La Coppa Acerbo è stata una mitica gara automobilistica, istituita in onore dell’eroe abruzzese Tito Acerbo tra le strade cittadine e le colline di Pescara, Spoltore, Cappelle sul Tavo e Montesilvano dal 1924 fino al 1961. Il circuito iniziava in piazza Duca degli Abruzzi e percorreva il lungo rettilineo in direzione sud per poi girare verso l’interno su via del Circuito fino alle campagne circostanti e a Villa Raspa e Spoltore, su strade panoramiche ma impegnative per piloti e vetture, per poi raggiungere Cappelle sul Tavo.
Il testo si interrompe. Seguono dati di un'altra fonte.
[src/source/rv_pkg.sv]
package rv_pkg;

  // Data path and address width of the core.
  localparam int xlen = 32;

  // One machine word, used for data, addresses and instruction words alike.
  typedef logic [xlen-1:0] word_t;

  // Index into the 32-entry register file.
  typedef logic [4:0] reg_idx_t;

  // Major opcodes of the supported RV32I subset.
  // The values are the low seven bits of the instruction word.
  typedef enum logic [6:0] {
    op_lui    = 7'b0110111,
    op_imm    = 7'b0010011,
    op_reg    = 7'b0110011,
    op_load   = 7'b0000011,
    op_store  = 7'b0100011,
    op_branch = 7'b1100011,
    op_jal    = 7'b1101111,
    op_system = 7'b1110011
  } opcode_e;

  // Operations of the execute stage ALU.
  // alu_pass_b forwards the second operand unchanged, which LUI relies on.
  typedef enum logic [3:0] {
    alu_add,
    alu_sub,
    alu_and,
    alu_or,
    alu_xor,
    alu_slt,
    alu_pass_b
  } alu_op_e;

  // First ALU operand: register rs1 or the PC of the instruction.
  typedef enum logic {
    a_reg,
    a_pc
  } a_sel_e;

  // Second ALU operand: register rs2 or the decoded immediate.
  typedef enum logic {
    b_reg,
    b_imm
  } b_sel_e;

  // CSR number of the tohost register seen by the testbench.
  localparam logic [11:0] csr_tohost = 12'h51E;

  // Default address of the first fetch after reset.
  localparam word_t reset_pc = 32'h0000_0000;

endpackage
--- config.mk ---
export PLATFORM = sky130hd
export DESIGN_NAME = cacheSystem
export DESIGN_NICKNAME = d
export VERILOG_FILES = /design/src/source/cachePkg.sv /design/src/source/cacheStore.sv /design/src/source/cacheControl.sv /design/src/source/cacheSystem.sv
export SDC_FILE = /design/constraint.sdc
export NUM_CORES = 2
export LEC_CHECK = 0
export ABC_AREA = 1
export BUFFER_PORTS_ARGS = -buffer_cell sky130_fd_sc_hd__buf_4
export CAP_MARGIN = 0
export CORE_ASPECT_RATIO = 1.75
export CORE_UTILIZATION = 54
export CTS_CLUSTER_SIZE = 10
export DETAILED_ROUTE_END_ITERATION = 12
export PLACE_DENSITY = 0.68
export SYNTH_ARGS = -nofsm -noshare
export SYNTH_HDL_FRONTEND = slang
export SYNTH_SLANG_ARGS = --single-unit
export TNS_END_PERCENT = 5
--- constraint.sdc ---
create_clock -name clk -period 13.2 [get_ports clk]
set_clock_uncertainty 0.05 [all_clocks]
set_input_delay 2.64 -clock clk [delete_from_list [all_inputs] [get_ports clk]]
set_output_delay 2.64 -clock clk [all_outputs]
set_load 0.005 [all_outputs]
Di qui le automobili prendevano la direzione del mare e intraprendevano ad altissima velocità il cosiddetto “chilometro lanciato” sulla via Vestina, tra Cappelle e Montesilvano, dove nel 1950, Juan Manuel Fangio raggiunse la velocità di 310,314 km/h, fino a confluire sulla via Nazionale Adriatica dove poi il circuito svoltava verso sud, per completare il giro.
«La Old Motors porta avanti la rievocazione del Circuito di Pescara da 25 anni», sottolinea il presidente Di Pasquale, «una passione che mira a conservare quel percorso più lungo di Formula 1 che ancora oggi resta imbattuto e che per l’80% è identico a quello del ’24. Oggi comincia il cammino verso la celebrazione del centenario della Coppa Acerbo e per l’occasione sabato avremo con noi un testimonial di primo livello, ossia Cesare Fiorio, team manager della Lancia. Tra le auto che correranno sabato su Pescara avremo la Maserati A6 del 1938, 4 Mini, tra cui quella su cui vinse Tazio Nuvolari».
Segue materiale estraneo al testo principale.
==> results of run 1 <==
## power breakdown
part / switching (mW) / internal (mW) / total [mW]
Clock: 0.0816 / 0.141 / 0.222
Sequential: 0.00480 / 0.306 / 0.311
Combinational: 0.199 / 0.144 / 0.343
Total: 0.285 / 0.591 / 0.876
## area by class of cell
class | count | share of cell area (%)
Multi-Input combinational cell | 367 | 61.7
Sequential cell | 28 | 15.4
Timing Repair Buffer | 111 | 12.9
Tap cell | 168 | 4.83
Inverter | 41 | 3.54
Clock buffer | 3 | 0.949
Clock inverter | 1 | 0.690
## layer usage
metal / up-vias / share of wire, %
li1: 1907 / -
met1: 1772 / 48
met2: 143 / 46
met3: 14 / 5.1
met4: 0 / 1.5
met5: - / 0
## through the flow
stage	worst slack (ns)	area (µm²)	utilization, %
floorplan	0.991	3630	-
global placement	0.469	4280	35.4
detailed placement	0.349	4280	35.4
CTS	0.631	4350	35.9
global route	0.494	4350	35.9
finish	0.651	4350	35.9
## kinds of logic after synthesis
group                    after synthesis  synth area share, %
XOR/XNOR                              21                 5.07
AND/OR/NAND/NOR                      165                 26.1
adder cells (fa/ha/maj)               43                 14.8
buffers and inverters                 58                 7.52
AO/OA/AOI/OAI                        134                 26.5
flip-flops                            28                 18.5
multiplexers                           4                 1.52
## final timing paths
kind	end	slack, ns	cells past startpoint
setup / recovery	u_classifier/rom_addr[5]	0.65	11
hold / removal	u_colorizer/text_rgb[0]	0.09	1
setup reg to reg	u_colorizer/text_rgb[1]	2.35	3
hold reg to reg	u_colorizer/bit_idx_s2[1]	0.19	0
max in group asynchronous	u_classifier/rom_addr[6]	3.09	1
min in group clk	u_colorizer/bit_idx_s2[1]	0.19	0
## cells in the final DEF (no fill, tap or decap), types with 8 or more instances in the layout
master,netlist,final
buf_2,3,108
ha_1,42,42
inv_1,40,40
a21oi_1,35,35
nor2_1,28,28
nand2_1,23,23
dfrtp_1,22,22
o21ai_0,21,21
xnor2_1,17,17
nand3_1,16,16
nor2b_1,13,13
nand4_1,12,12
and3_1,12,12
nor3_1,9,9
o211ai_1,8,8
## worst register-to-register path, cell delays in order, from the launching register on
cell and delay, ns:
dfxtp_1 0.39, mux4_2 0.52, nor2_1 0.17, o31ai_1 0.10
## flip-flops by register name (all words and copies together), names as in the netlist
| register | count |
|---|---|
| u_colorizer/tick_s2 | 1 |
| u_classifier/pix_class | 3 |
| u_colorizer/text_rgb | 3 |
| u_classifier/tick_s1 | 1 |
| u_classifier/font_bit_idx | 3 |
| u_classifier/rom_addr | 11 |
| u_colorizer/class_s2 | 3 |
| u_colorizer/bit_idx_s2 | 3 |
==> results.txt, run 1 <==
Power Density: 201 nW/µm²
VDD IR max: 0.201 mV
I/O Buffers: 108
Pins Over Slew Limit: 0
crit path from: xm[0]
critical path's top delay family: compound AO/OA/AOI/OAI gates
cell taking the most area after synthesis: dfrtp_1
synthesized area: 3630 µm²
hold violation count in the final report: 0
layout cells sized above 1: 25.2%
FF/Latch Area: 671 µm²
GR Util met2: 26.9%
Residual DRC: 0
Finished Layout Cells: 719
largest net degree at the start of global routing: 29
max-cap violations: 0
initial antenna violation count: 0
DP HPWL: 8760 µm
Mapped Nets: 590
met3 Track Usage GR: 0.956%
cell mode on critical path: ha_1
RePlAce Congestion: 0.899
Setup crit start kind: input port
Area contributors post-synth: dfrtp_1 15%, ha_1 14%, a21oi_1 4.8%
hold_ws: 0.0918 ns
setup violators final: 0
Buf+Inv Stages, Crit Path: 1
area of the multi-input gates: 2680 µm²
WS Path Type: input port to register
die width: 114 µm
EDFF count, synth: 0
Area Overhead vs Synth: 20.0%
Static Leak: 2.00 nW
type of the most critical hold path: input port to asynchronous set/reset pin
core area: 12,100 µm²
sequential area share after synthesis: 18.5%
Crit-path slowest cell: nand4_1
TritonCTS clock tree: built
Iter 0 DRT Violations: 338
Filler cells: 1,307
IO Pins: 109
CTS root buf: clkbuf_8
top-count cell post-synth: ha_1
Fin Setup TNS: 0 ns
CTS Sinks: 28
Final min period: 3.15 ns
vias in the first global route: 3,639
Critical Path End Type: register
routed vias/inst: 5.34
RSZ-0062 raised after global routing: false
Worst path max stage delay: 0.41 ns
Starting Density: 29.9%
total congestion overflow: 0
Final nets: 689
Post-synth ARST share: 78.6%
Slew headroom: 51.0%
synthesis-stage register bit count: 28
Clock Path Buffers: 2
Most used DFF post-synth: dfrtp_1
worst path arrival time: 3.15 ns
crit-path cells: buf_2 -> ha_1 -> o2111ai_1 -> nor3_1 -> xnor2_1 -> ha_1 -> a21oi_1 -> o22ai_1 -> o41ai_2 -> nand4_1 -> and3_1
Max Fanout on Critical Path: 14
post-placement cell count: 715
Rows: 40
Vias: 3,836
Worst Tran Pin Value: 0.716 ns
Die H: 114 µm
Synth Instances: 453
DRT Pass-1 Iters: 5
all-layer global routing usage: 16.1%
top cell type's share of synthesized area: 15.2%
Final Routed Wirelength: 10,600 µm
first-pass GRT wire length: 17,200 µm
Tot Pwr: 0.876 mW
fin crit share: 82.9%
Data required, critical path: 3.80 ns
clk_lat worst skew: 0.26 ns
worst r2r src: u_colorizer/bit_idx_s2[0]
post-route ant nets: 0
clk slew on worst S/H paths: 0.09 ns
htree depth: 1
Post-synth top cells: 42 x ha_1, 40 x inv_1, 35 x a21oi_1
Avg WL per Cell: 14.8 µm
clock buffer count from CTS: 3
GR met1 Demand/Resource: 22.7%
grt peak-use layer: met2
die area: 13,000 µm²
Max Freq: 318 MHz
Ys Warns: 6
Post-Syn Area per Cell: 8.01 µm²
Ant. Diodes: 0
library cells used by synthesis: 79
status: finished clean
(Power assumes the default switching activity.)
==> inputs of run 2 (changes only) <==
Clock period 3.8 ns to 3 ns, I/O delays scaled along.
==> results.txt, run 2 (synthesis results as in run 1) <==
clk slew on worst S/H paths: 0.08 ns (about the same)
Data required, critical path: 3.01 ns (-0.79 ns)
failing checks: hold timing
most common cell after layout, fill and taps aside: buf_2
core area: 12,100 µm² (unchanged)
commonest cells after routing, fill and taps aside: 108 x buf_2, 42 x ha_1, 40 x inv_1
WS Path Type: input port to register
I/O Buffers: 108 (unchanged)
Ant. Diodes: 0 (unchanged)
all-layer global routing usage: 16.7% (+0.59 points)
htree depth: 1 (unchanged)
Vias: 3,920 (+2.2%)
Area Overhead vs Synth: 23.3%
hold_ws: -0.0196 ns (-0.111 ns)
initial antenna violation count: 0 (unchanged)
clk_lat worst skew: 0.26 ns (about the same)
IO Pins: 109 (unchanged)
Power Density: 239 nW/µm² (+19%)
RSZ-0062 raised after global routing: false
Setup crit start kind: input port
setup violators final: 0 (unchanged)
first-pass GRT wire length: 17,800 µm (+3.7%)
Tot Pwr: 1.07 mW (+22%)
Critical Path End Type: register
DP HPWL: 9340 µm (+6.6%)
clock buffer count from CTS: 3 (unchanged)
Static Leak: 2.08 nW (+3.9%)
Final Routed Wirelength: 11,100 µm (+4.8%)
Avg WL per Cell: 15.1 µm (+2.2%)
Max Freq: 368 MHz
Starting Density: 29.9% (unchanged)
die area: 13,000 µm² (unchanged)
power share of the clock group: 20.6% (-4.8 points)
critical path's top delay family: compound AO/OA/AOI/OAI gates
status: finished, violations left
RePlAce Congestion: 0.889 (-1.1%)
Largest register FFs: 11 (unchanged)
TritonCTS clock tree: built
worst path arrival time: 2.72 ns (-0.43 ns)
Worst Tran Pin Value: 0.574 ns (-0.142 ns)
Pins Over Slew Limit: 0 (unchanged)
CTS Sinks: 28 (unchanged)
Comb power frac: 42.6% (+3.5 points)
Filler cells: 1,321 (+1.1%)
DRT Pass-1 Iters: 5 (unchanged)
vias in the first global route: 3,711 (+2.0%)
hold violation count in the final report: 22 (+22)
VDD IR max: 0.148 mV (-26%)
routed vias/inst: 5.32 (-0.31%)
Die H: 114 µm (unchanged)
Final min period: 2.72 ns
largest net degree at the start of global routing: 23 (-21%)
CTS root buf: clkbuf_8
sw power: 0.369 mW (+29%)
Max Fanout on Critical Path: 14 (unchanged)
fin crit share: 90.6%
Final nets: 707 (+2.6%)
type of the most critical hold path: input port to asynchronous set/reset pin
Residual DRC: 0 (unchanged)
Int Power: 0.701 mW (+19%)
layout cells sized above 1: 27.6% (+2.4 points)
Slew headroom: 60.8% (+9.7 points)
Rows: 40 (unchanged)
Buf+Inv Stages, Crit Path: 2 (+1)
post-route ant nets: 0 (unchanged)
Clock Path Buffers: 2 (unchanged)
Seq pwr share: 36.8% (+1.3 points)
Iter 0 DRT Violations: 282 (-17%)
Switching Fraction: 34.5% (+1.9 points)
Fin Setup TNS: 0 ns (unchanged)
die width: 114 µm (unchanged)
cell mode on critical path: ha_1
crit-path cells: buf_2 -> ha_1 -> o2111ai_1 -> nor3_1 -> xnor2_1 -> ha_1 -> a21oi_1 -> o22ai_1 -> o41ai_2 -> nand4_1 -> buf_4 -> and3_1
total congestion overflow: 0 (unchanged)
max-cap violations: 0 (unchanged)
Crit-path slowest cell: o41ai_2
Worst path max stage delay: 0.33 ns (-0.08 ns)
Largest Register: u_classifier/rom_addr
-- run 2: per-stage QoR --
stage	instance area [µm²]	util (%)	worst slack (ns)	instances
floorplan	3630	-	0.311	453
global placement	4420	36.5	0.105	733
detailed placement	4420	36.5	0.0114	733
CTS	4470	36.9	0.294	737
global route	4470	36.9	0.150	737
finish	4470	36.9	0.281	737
«Sabato la manifestazione si aprirà con il Tributo alle Ferrari che faranno da cornice alle barchette», spiega Di Marco, «e ripercorreremo insieme la storia di una manifestazione che dal ’24 al ’39 si è chiamata Coppa Acerbo e dal ’39 al ’61 è divenuta Circuito di Pescara. Sabato ripercorreremo il circuito classico con le Ferrari, ossia partenza da piazza Duca degli Abruzzi, Spoltore, le curve di Cappelle sul Tavo, rettilineo del chilometro lanciato fino alla stazione di Montesilvano, quindi piazza Duca percorrendo la Nazionale. Poi la gara su Pescara: le barchette partiranno a gruppi di 5 da piazza Primo Maggio, direzione Montesilvano, via de Amicis, via Regina Margherita». (a.ben.)